By Emily Andrews
Editor’s note: April 2018 is Second Chance Month, a Prison Fellowship effort to affirm the dignity of incarcerated people and shine a light on the hope they have in Christ.
“I had people promise me the moon, and as soon as they found out I had a felony, it was over.”
It happened almost 20 years ago, but the disappointment in Rob Wickham’s voice still sounds fresh from my end of the phone.
He tells me he’s looking out the window and counts the deer playing in his backyard. It’s a rural, small-town life in Benzie County, Michigan, much different from his suburban Detroit upbringing. In his early 30s, Rob earned his HVAC certification. The first five years of that career were more discouraging than rewarding, but Rob slowly worked his way up. Soon he was living in Traverse City with his wife and daughter.
Then he got addicted to painkillers.
THE ONE THING HE WAS MISSING
“I’d been saved back in 1985, but I fell off the Christian path,” Rob explains.
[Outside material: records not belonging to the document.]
===== config.mk =====
export PLATFORM = sky130hd
export DESIGN_NAME = uic_codec
export DESIGN_NICKNAME = d
export VERILOG_FILES = /design/src/core/uic_pkg.sv /design/src/core/uic_codec.sv /design/src/core/uic_baud_div.sv
export VERILOG_INCLUDE_DIRS = /design/src /design/src/core
export SDC_FILE = /design/constraint.sdc
export NUM_CORES = 1
export LEC_CHECK = 0
export BUFFER_PORTS_ARGS = -buffer_cell sky130_fd_sc_hd__buf_2
export CAP_MARGIN = 20
export CORE_MARGIN = 10
export CORE_UTILIZATION = 53
export CTS_BUF_LIST = sky130_fd_sc_hd__clkbuf_16
export CTS_CLUSTER_SIZE = 40
export DETAILED_ROUTE_END_ITERATION = 10
export PLACE_DENSITY = 0.76
export SYNTH_ARGS = -nofsm -noshare
export SYNTH_HDL_FRONTEND = slang
export SYNTH_SLANG_ARGS = --single-unit

===== constraint.sdc =====
create_clock -name i_clk -period 2.4 [get_ports i_clk]
set_input_delay 0.24 -clock i_clk [delete_from_list [all_inputs] [get_ports i_clk]]
set_output_delay 0.24 -clock i_clk [all_outputs]
set_load 0.02 [all_outputs]

===== src/core/uic_params.svh =====
`ifndef UIC_PARAMS_SVH
`define UIC_PARAMS_SVH

// Baud ticks per bit and the zero-bit pulse shape (low, high, low).
`define UIC_TICKS_PER_BIT    16
`define UIC_ZERO_LOW_TICKS   7
`define UIC_ZERO_HIGH_TICKS  3
`define UIC_ZERO_TAIL_TICKS  6
// Decoder counter values.
`define UIC_RX_UPDATE_COUNT  8
`define UIC_RX_WINDOW_OPEN   12
// Idle level of the regenerated UART input.
`define UIC_RX_IDLE_LEVEL    1'b1
// Modulated output level while idle.
`define UIC_TX_IDLE_LEVEL    1'b0

`endif


===== src/core/uic_pkg.sv =====
package uic_pkg;
    typedef enum logic [1:0]
    {
        UIC_RX_IDLE,
        UIC_RX_FIRST,
        UIC_RX_WINDOW
    } uic_rx_state_type;
endpackage : uic_pkg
As a heating and cooling repairman, he could enter customers’ homes and take pills from their cabinets. This led to more stealing and break-ins, and he went to prison in 2001.
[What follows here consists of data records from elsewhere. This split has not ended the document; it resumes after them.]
## config.mk

```make
export PLATFORM = sky130hd
export DESIGN_NAME = pscp_cmd_top
export DESIGN_NICKNAME = d
export VERILOG_FILES = /design/src/hw/pscp_pkg.sv /design/src/hw/pscp_stat_pin.sv /design/src/hw/pscp_cmd_top.sv
export SDC_FILE = /design/constraint.sdc
export NUM_CORES = 1
export LEC_CHECK = 0
export BUFFER_PORTS_ARGS = -buffer_cell sky130_fd_sc_hd__buf_2
export CAP_MARGIN = 20
export CORE_MARGIN = 3
export CORE_UTILIZATION = 50
export CTS_CLUSTER_DIAMETER = 80
export DETAILED_ROUTE_END_ITERATION = 6
export GPL_TIMING_DRIVEN = 0
export PLACE_DENSITY = 0.71
export SKIP_CTS_REPAIR_TIMING = 1
export SLEW_MARGIN = 40
export SYNTH_ARGS = -nofsm -noshare
export SYNTH_HDL_FRONTEND = slang
export SYNTH_SLANG_ARGS = --single-unit
```

## constraint.sdc

```tcl
create_clock -name clock -period 7.52 [get_ports clock]
set_input_delay 2.256 -clock clock [delete_from_list [all_inputs] [get_ports clock]]
set_output_delay 2.256 -clock clock [all_outputs]
set_load 0.02 [all_outputs]
```

## src/hw/pscp_pkg.sv

```systemverilog
// shared constants for the parity and status-pin command block
package pscp_pkg;

    // clock and status-pin idle delay
    localparam int unsigned CLK_HZ       = 20_000_000;               // system clock rate
    localparam int unsigned IDLE_MS      = 1500;                     // quiet time before pin returns high
    localparam int unsigned IDLE_CYCLES  = IDLE_MS * (CLK_HZ / 1000); // 30,000,000 cycles
    localparam int unsigned IDLE_TW      = 25;                       // idle counter width

    // line and reply buffer sizing
    localparam int unsigned LINE_BYTES   = 14;                       // longest accepted command
    localparam int unsigned LEN_W        = 4;                        // line length counter width
    localparam int unsigned MSG_BYTES    = 16;                       // reply shift register depth

    // register byte offsets on the avalon slave
    localparam logic [3:0] OFS_CTRL      = 4'h0;                     // parity and pin mode
    localparam logic [3:0] OFS_STATUS    = 4'h4;                     // live state

    // field positions
    localparam int unsigned CTRL_PAR_LSB = 0;                        // parity, two bits
    localparam int unsigned CTRL_MODE_B  = 4;                        // status pin mode
    localparam int unsigned STAT_LINK_B  = 0;                        // link up
    localparam int unsigned STAT_PIN_B   = 1;                        // status pin level
    localparam int unsigned STAT_BUSY_B  = 2;                        // reply in progress

    // reset values and parity limit
    localparam logic [1:0] PARITY_RESET  = 2'h0;                     // no parity
    localparam logic       MODE_RESET    = 1'b0;                     // plain link indication
    localparam logic [1:0] PARITY_MAX    = 2'h2;                     // even is the top code

    // ascii pieces of commands and replies
    localparam logic [7:0]  CH_CR        = 8'h0d;
    localparam logic [7:0]  CH_LF        = 8'h0a;
    localparam logic [7:0]  CH_ZERO      = 8'h30;
    localparam logic [7:0]  CH_ONE       = 8'h31;
    localparam logic [7:0]  CH_TWO       = 8'h32;
    localparam logic [7:0]  CH_COMMA     = 8'h2c;
    localparam logic [7:0]  CH_EQ        = 8'h3d;
    localparam logic [7:0]  CH_PLUS      = 8'h2b;
    localparam logic [15:0] TXT_AT       = 16'h4154;
    localparam logic [63:0] KW_FRAME     = 64'h5541_5254_4d4f_4445; // frame-config keyword
    localparam logic [31:0] KW_PIN       = 32'h5354_5453;           // status-pin keyword
    localparam logic [15:0] TXT_OK       = 16'h4f4b;
    localparam logic [23:0] TXT_ERR      = 24'h455252;

    // reply selection
    typedef enum logic [2:0] {
        RPY_OK,
        RPY_ERR,
        RPY_FRAME_Q,
        RPY_PIN_Q
    } pscp_reply_t;

endpackage

```

## src/hw/pscp_stat_pin.sv

```systemverilog
// link status pin driver with data-activity blanking
`timescale 1ns/1ns
module pscp_stat_pin #(
    parameter int unsigned IDLE_CYCLES = pscp_pkg::IDLE_CYCLES,
    parameter int unsigned TW          = pscp_pkg::IDLE_TW
) (
    input  wire logic clock,
    input  wire logic rst_n,
    input  wire logic clkEn,
    input  wire logic pinMode,
    input  wire logic linkUp,
    input  wire logic peerByte,
    output logic      statusPin
);
    import pscp_pkg::*;

    // counter must hold the whole delay
    generate
        if (IDLE_CYCLES < 1 || IDLE_CYCLES > (2 ** TW) - 1) begin : g_bad
            $error("idle delay does not fit counter");
        end
    endgenerate

    localparam logic [TW-1:0] IDLE_LOAD = IDLE_CYCLES[TW-1:0];   // reload value
    localparam logic [TW-1:0] ONE       = {{(TW-1){1'b0}}, 1'b1}; // unit step

    logic [TW-1:0] idle_reg;      // cycles left until pin returns high
    logic [TW-1:0] idle_next;
    logic          pin_reg;       // registered pin level
    logic          pin_next;

    // mode 1 blanks on each byte; a new byte reloads so the quiet time is measured from the last one
    wire blankHit = pinMode && peerByte;          // data seen in mode 1; acted on only while linked
    wire idleDone = (idle_reg == ONE);            // last cycle of the delay

    always_comb begin
        idle_next = idle_reg;
        pin_next  = pin_reg;
        if (!linkUp) begin
            // low while unconnected and after a drop
            idle_next = '0;
            pin_next  = 1'b0;
        end else if (blankHit) begin
            idle_next = IDLE_LOAD;
            pin_next  = 1'b0;
        end else if (idle_reg != '0) begin
            // still counting the quiet interval
            idle_next = idle_reg - ONE;
            pin_next  = idleDone;
        end else begin
            // connected and quiet, or mode 0
            pin_next  = 1'b1;
        end
    end

    // state update, frozen when the clock enable is low
    always_ff @(posedge clock or negedge rst_n) begin
        if (!rst_n) begin
            idle_reg <= '0;
            pin_reg  <= 1'b0;
        end else if (clkEn) begin
            idle_reg <= idle_next;
            pin_reg  <= pin_next;
        end
    end

    assign statusPin = pin_reg;

endmodule

```

## src/hw/pscp_cmd_top.sv

```systemverilog
// text command interpreter for parity and status-pin mode, with avalon register view
`timescale 1ns/1ns
// What this block does
// - frame-config sets parity none, odd, even
// - status-pin mode command sets, queries mode 0/1
// - mode 0: pin high only while linked
// - mode 1: pin low on data, high later
// - lines end CR LF; bare query returns value
module pscp_cmd_top #(
    parameter int unsigned IDLE_CYCLES = pscp_pkg::IDLE_CYCLES
) (
    input  wire logic                          clock,
    input  wire logic                          rst_n,
    input  wire logic                          clkEn,
    input  wire logic [7:0]                    cmdByte,
    input  wire logic                          cmdValid,
    output logic [7:0]                         replyByte,
    output logic                               replyValid,
    input  wire logic                          replyReady,
    input  wire logic                          linkUp,
    input  wire logic                          peerByte,
    output logic                               statusPin,
    output logic [1:0]                         parityMode,
    input  wire logic [3:0]                    avsAddress,
    input  wire logic                          avsRead,
    input  wire logic                          avsWrite,
    input  wire logic [31:0]                   avsWriteData,
    input  wire logic [3:0]                    avsByteEnable,
    output logic [31:0]                        avsReadData,
    output logic                               avsWaitRequest
);
    import pscp_pkg::*;

    localparam int unsigned LW = LINE_BYTES * 8;  // line buffer width
    localparam int unsigned MW = MSG_BYTES * 8;   // reply buffer width
    localparam logic [LEN_W-1:0] LEN_ONE  = 4'h1;
    localparam logic [LEN_W-1:0] LEN_FULL = 4'hf; // overflow marker
    localparam logic [LEN_W-1:0] LEN_AT   = 4'h2;
    localparam logic [LEN_W-1:0] LEN_PQ   = 4'h7;
    localparam logic [LEN_W-1:0] LEN_PS   = 4'h8;
    localparam logic [LEN_W-1:0] LEN_FQ   = 4'hb;
    localparam logic [LEN_W-1:0] LEN_FS   = 4'he;
    localparam logic [4:0]       CNT_ONE  = 5'h01;

    // digit helpers, used for both commands
    function automatic logic isDigitUpTo(input logic [7:0] ch, input logic [7:0] top);
        isDigitUpTo = (ch >= CH_ZERO) && (ch <= top);
    endfunction

    // state
    logic [LW-1:0]    line_reg;     // newest byte in the low lane
    logic [LW-1:0]    line_next;
    logic [LEN_W-1:0] len_reg;      // bytes in the current line
    logic [LEN_W-1:0] len_next;
    logic [1:0]       parity_reg;   // active parity code
    logic [1:0]       parity_next;
    logic             mode_reg;     // status pin mode
    logic             mode_next;
    logic [MW-1:0]    msg_reg;      // reply text, first byte at the top
    logic [MW-1:0]    msg_next;
    logic [4:0]       cnt_reg;      // reply bytes left
    logic [4:0]       cnt_next;
    logic             wait_reg;     // avalon waitrequest
    logic             valid_reg;    // reply valid, kept in step with the byte count
    logic [31:0]      rdata_reg;    // avalon read data
    logic [31:0]      rdata_next;
    logic             pinLevel;     // from the pin driver

    // line handling: CR dropped, LF closes the line
    wire byteIn   = clkEn && cmdValid;
    wire isCr     = (cmdByte == CH_CR);
    wire isLf     = (cmdByte == CH_LF);
    wire busy     = (cnt_reg != 5'h00);
    wire lineEnd  = byteIn && isLf && !busy;  // lines closed while replying are discarded

    // command decode on the closed line
    wire cmdAt    = (len_reg == LEN_AT) && (line_reg[15:0] == TXT_AT);
    wire cmdFrmQ  = (len_reg == LEN_FQ) && (line_reg[87:0] == {TXT_AT, CH_PLUS, KW_FRAME});
    wire cmdFrmS  = (len_reg == LEN_FS) && (line_reg[111:24] == {TXT_AT, CH_PLUS, KW_FRAME})
                    && (line_reg[23:16] == CH_ZERO) && (line_reg[15:8] == CH_COMMA)
                    && isDigitUpTo(line_reg[7:0], CH_TWO);
    wire cmdPinQ  = (len_reg == LEN_PQ) && (line_reg[55:0] == {TXT_AT, CH_PLUS, KW_PIN});
    wire cmdPinS  = (len_reg == LEN_PS) && (line_reg[63:8] == {TXT_AT, CH_PLUS, KW_PIN})
                    && isDigitUpTo(line_reg[7:0], CH_ONE);

    wire [1:0] parDigit = line_reg[1:0];  // '0'..'2' low bits are the code
    wire       modeDigit = line_reg[0];

    // reply choice
    wire pscp_reply_t reply = cmdFrmQ ? RPY_FRAME_Q :
                              cmdPinQ ? RPY_PIN_Q :
                              (cmdAt || cmdFrmS || cmdPinS) ? RPY_OK : RPY_ERR;

    // avalon decode; one wait cycle, then the answer
    wire avsReq    = avsRead || avsWrite;
    wire avsTake   = clkEn && avsReq && wait_reg;
    wire selCtrl   = (avsAddress == OFS_CTRL);
    wire selStat   = (avsAddress == OFS_STATUS);
    // a write lands only at the edge that completes the transfer, when waitrequest is low
    wire ctrlWr    = clkEn && avsWrite && !wait_reg && selCtrl && avsByteEnable[0];
    wire [1:0] busPar = avsWriteData[CTRL_PAR_LSB +: 2];
    wire [31:0] ctrlView = {27'h0, mode_reg, 2'h0, parity_reg};
    wire [31:0] statView = {29'h0, busy, pinLevel, linkUp};

    // line buffer and control values
    always_comb begin
        line_next   = line_reg;
        len_next    = len_reg;
        parity_next = parity_reg;
        mode_next   = mode_reg;
        if (byteIn && isLf) begin
            // start a fresh line after every terminator
            line_next = '0;
            len_next  = '0;
        end else if (byteIn && !isCr) begin
            line_next = {line_reg[LW-9:0], cmdByte};
            len_next  = (len_reg == LEN_FULL) ? LEN_FULL : len_reg + LEN_ONE;
        end
        if (lineEnd && cmdFrmS) begin
            parity_next = parDigit;
        end
        if (lineEnd && cmdPinS) begin
            mode_next = modeDigit;
        end
        // bus write wins over a command closed in the same cycle
        if (ctrlWr) begin
            parity_next = (busPar <= PARITY_MAX) ? busPar : parity_reg;
            mode_next   = avsWriteData[CTRL_MODE_B];
        end
    end

    // reply text builder and streamer
    always_comb begin
        msg_next = msg_reg;
        cnt_next = cnt_reg;
        if (lineEnd) begin
            case (reply)
                RPY_OK: begin
                    msg_next = {CH_PLUS, TXT_OK, CH_CR, CH_LF, 88'h0};
                    cnt_next = 5'h05;
                end
                RPY_FRAME_Q: begin
                    // keyword, equals, fixed 0, comma, parity code
                    msg_next = {CH_PLUS, KW_FRAME, CH_EQ, CH_ZERO, CH_COMMA,
                                CH_ZERO | {6'h0, parity_reg}, CH_CR, CH_LF, 8'h0};
                    cnt_next = 5'h0f;
                end
                RPY_PIN_Q: begin
                    msg_next = {CH_PLUS, KW_PIN, CH_EQ, CH_ZERO | {7'h0, mode_reg},
                                CH_CR, CH_LF, 56'h0};
                    cnt_next = 5'h09;
                end
                default: begin
                    msg_next = {CH_PLUS, TXT_ERR, CH_CR, CH_LF, 80'h0};
                    cnt_next = 5'h06;
                end
            endcase
        end else if (clkEn && busy && replyReady) begin
            // byte taken, move the next one to the top lane
            msg_next = {msg_reg[MW-9:0], 8'h0};
            cnt_next = cnt_reg - CNT_ONE;
        end
    end

    // avalon read data
    assign rdata_next = !avsTake ? rdata_reg :
                        !avsRead ? 32'h0 :
                        selCtrl  ? ctrlView :
                        selStat  ? statView : 32'h0;  // unmapped reads as zero

    // command side registers
    always_ff @(posedge clock or negedge rst_n) begin
        if (!rst_n) begin
            line_reg   <= '0;
            len_reg    <= '0;
            parity_reg <= PARITY_RESET;
            mode_reg   <= MODE_RESET;
        end else if (clkEn) begin
            line_reg   <= line_next;
            len_reg    <= len_next;
            parity_reg <= parity_next;
            mode_reg   <= mode_next;
        end
    end

    // reply side registers
    always_ff @(posedge clock or negedge rst_n) begin
        if (!rst_n) begin
            msg_reg   <= '0;
            cnt_reg   <= '0;
            valid_reg <= 1'b0;
        end else if (clkEn) begin
            msg_reg   <= msg_next;
            cnt_reg   <= cnt_next;
            valid_reg <= (cnt_next != 5'h00);  // output straight from a flop
        end
    end

    // bus slave registers: waitrequest drops for exactly one cycle per request
    always_ff @(posedge clock or negedge rst_n) begin
        if (!rst_n) begin
            wait_reg  <= 1'b1;
            rdata_reg <= '0;
        end else if (clkEn) begin
            wait_reg  <= !avsTake;
            rdata_reg <= rdata_next;
        end
    end

    // status pin behaviour lives in its own module
    pscp_stat_pin #(
        .IDLE_CYCLES (IDLE_CYCLES),
        .TW          (IDLE_TW)
    ) u_pin (
        .clock     (clock),
        .rst_n     (rst_n),
        .clkEn     (clkEn),
        .pinMode   (mode_reg),
        .linkUp    (linkUp),
        .peerByte  (peerByte),
        .statusPin (pinLevel)
    );

    assign statusPin      = pinLevel;
    assign parityMode     = parity_reg;
    assign replyByte      = msg_reg[MW-1:MW-8];
    assign replyValid     = valid_reg;
    assign avsReadData    = rdata_reg;
    assign avsWaitRequest = wait_reg;

endmodule

```

==> impl_metrics.json, run 1 <==
{
  "outcome": "finished, final reports clean",
  "report.final.slew_viol_count": 0,
  "wire_per_inst_um": 17.9,
  "powerDensity_nw_per_um2": 303,
  "core-area_um2": 21900,
  "start_util_pct": 51.0,
  "syn_inst": 1234,
  "clkSlewWorstSetupHoldPaths_ps": 60,
  "largest_reg_flops": 112,
  "slowest_delay_ps": 610,
  "htreeDepth": 1,
  "ys_warn_count": 0,
  "die_area_um2": 24200,
  "std_cell_rows": 54,
  "netlist_area_um2": 11200,
  "hold_class": "reg2reg",
  "async_flop_share_pct": 100,
  "fin_crit_ps": 4530,
  "critPathMaxFanout": 10,
  "synth-edff-count": 0,
  "ctsLongestPathBuffers": 3,
  "path_buf_inv": 4,
  "dp.cells": 1584,
  "holdPathEnd": "line_reg[109]",
  "crit_arrival_ps": 4900,
  "die_x_um": 155,
  "place_area_um2": 11900,
  "boundaryPins": 102,
  "crit_required_ps": 7900,
  "p_leak_nw": 6.25,
  "worstSetupPathType": "in2reg",
  "drt_wl_total_mm": 29.2,
  "reg2reg_from": "line_reg[23]",
  "irDropWorstVdd_mv": 0.155,
  "dp_worst_setup_slack_ps": 2550,
  "synth-xor-area-share_pct": 0.941,
  "gp_congestion": 0.936,
  "fin_area_um2": 12800,
  "setup_viol_count_final": 0,
  "synth_simple_gate_area_share_pct": 28.7,
  "dpl.hpwl_mm": 20.3,
  "path_delay_family": "simple AND/OR/NAND/NOR gates",
  "muxShareOfSynthArea_pct": 0.627,
  "clock_skew_ps": 18.3,
  "drc": 0,
  "crit_path_frequent_cell": "clkbuf_1",
  "cts_made_buffers": 26,
  "holdPathStages": 2,
  "ctsRootBufferMaster": "clkbuf_16",
  "timing.slew.headroom_pct": 41.3,
  "synth_top_family_by_area": "simple AND/OR/NAND/NOR gates",
  "io_buffer_count": 39,
  "ys_ff_latch": 236,
  "fin_setup_tns_ps": 0,
  "area_growth_pct": 14.8,
  "crit_path_end_kind": "register",
  "r2r.worst_path.cells": 11,
  "hold_violations": 0,
  "synth_compound_area_share_pct": 9.69,
  "track_usage_pct": 24.0,
  "clkSinkCount": 236,
  "antenna_found_initial": 0,
  "cap_violations": 0,
  "period_share_pct": 60.2,
  "synthAdderAreaFrac_pct": 1.46,
  "grt_pass1_wl_mm": 47.5,
  "cp_cell_sequence": "buf_2, and2_1, clkbuf_1, and4_1, clkbuf_1, nand2_1, clkbuf_1, nor2_1, a31oi_1",
  "startpoint_type": "input port",
  "worst_slack_ps": 2990,
  "grt_pass1_vias": 8990,
  "drt-vias-per-instance": 5.69,
  "cts_tree": "done",
  "detail-route-antenna-nets": 0,
  "die_h_um": 155,
  "drt_iter0_drc": 868,
  "rsz0062_at_grt": "false",
  "grt_remaining_overflow": 0,
  "avgSynthCellArea_um2": 9.06,
  "clkLatencyLatePin_ps": 530,
  "worstHoldStart": "line_reg[109]",
  "mostFrequentLayoutCells": "372 x nand2_1, 235 x dfrtp_1, 115 x nand3_1",
  "nNetsFinal": 1402,
  "synth_top_cell_by_area": "dfrtp_1",
  "r2r_end": "replyValid",
  "first_pass_iters": 5,
  "worstMarginPinSlew_ps": 868,
  "synthTopCellsByArea": "dfrtp_1 53%, nand2_1 12%, nand3_1 5.2%",
  "ys.flop_type": "dfrtp_1",
  "yosysUniqueCellTypes": 69,
  "synth_top_area_share_pct": 52.6,
  "final.fill_count": 1940,
  "layout_commonest_cell": "nand2_1",
  "r2r_slack_ps": 3880,
  "drive_gt1_share_pct": 10.8,
  "slowest_stage": "nor2_1",
  "fmax_mhz": 221,
  "synth-seq-area-share_pct": 52.9,
  "grt_start_max_net_pins": 75,
  "vias": 9286,
  "final_cell_count_no_fill": 1632
}
-- synth_stat cells (all sizes together) (14+ instances only) --
cell and count:
a21oi 29, a31oi 39, buf 59, clkbuf 49, dfrtp 235, inv 16
nand2 372, nand3 115, nand4 22, nor2 61, nor3 14, nor4 15
nor4b 18, o21ai 37
-- cell families after synthesis --
group                    Yosys count
other                              1
multiplexers                       7
adder cells (fa/ha/maj)           13
AND/OR/NAND/NOR                  682
flip-flops                       236
XOR/XNOR                          12
AO/OA/AOI/OAI                    159
buffers and inverters            124
-- worst reg2reg max path, stage by stage, from the launching register on --
cell	delay, ps
dfrtp_1	400
nor4b_1	780
nand4_1	360
nor4_1	420
a32oi_1	130
nand3_1	310
inv_1	140
ha_1	240
nor3_1	360
a211o_1	180
nor4_1	60
a31oi_1	190
-- power by group --
| part | total, mW | switching, mW | internal, mW | leakage [nW] |
|---|---|---|---|---|
| Clock | 1.32 | 0.504 | 0.812 | 0.438 |
| Sequential | 1.75 | 0.262 | 1.49 | 3.17 |
| Combinational | 0.823 | 0.485 | 0.339 | 2.64 |
-- layer usage --
metal / up-vias / part of all wire, % / track usage (%)
li1: 4418 / - / -
met2: 328 / 47 / 39.2
met3: 66 / 6.4 / 3.76
met5: - / 0 / 0
met1: 4474 / 44 / 33.5
met4: 0 / 2.6 / 6.63
-- cell type report --
class | instances | area (um^2) | share of cell area, %
sequential | 236 | 5910 | 46.0
multi-input combinational | 902 | 4750 | 37.0
clock buffer | 43 | 826 | 6.43
buffer | 108 | 576 | 4.48
tap | 280 | 350 | 2.73
timing repair buffer | 42 | 288 | 2.24
clock inverter | 4 | 72.6 | 0.565
inverter | 16 | 60.1 | 0.468
antenna | 1 | 2.50 | 0.0195
-- through the flow --
| step | hold WS, ps | power [mW] | utilization (%) |
|---|---|---|---|
| after floorplan | 431 | 2.30 | - |
| after global placement | 454 | 2.55 | 54.0 |
| after detailed placement | 455 | 2.58 | 54.5 |
| after CTS | 472 | 3.91 | 58.6 |
| after global routing | 513 | 4.10 | 58.6 |
| final | 469 | 3.89 | 58.6 |
-- worst max path at each step --
stage | start | to | slack [ps] | cells past startpoint
finish | clkEn | msg_reg[84] | 2990 | 9
global route | clkEn | msg_reg[64] | 2920 | 9
CTS | clkEn | msg_reg[84] | 3090 | 9
detailed placement | clkEn | msg_reg[84] | 2550 | 9
global placement | rst_n | line_reg[15] | -10 | 1
floorplan | cmdByte[7] | replyValid | 3620 | 7
No activity file was read; power rests on OpenSTA's default activity.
Rob would go to prison twice as he battled with addiction. The first time he was released, he lived in a rundown motel, moved into transitional housing, and learned how to use a computer to craft a resume.
Eventually he found work in a factory. It was good pay, he remembers, but it was difficult work. The hardest part, perhaps, was wondering if he’d ever have another chance to use the HVAC skills and education he’d built for years.
“I needed help to face those challenges,” Rob admits, “and recovery meetings just weren’t the same without God. It was all surface-level to me. I was missing that Christian community to help me stay strong.”
Rob barely lasted a year on the outside. He slipped back into drug use and went back to prison in 2006.
AN UPHILL BATTLE
During his second incarceration, Rob rededicated his life to Christ and began surrounding himself with other believers. It made all the difference in his recovery from addiction.
But recovery from his criminal record was an uphill battle.
“One of the most frustrating things was trying to find a job,” says Rob, whose second release from prison came in 2011. “Nobody in my trade would hire me … I just wanted a chance to prove I had something to offer. I even offered to come in, as a man close to 60 years old, to sweep the floors in their warehouse and maybe regain some trust.”
Rob hit a wall when he found out he would be required to renew his HVAC license. “I’d been out of that work for a while, so I needed to take the state exam again,” he explains. “But that costs a couple hundred dollars.”
“That’s a lot to spend if I’m not even sure I can get a job secured,” adds Rob.
He moved to a new county and joined a church, where he found support through a reentry ministry. He started making long drives to take whatever odd jobs he could find—mostly temporary labor jobs. After a church elder hired him to do lawn irrigation, someone else recognized Rob’s work ethic and gave him carpentry work.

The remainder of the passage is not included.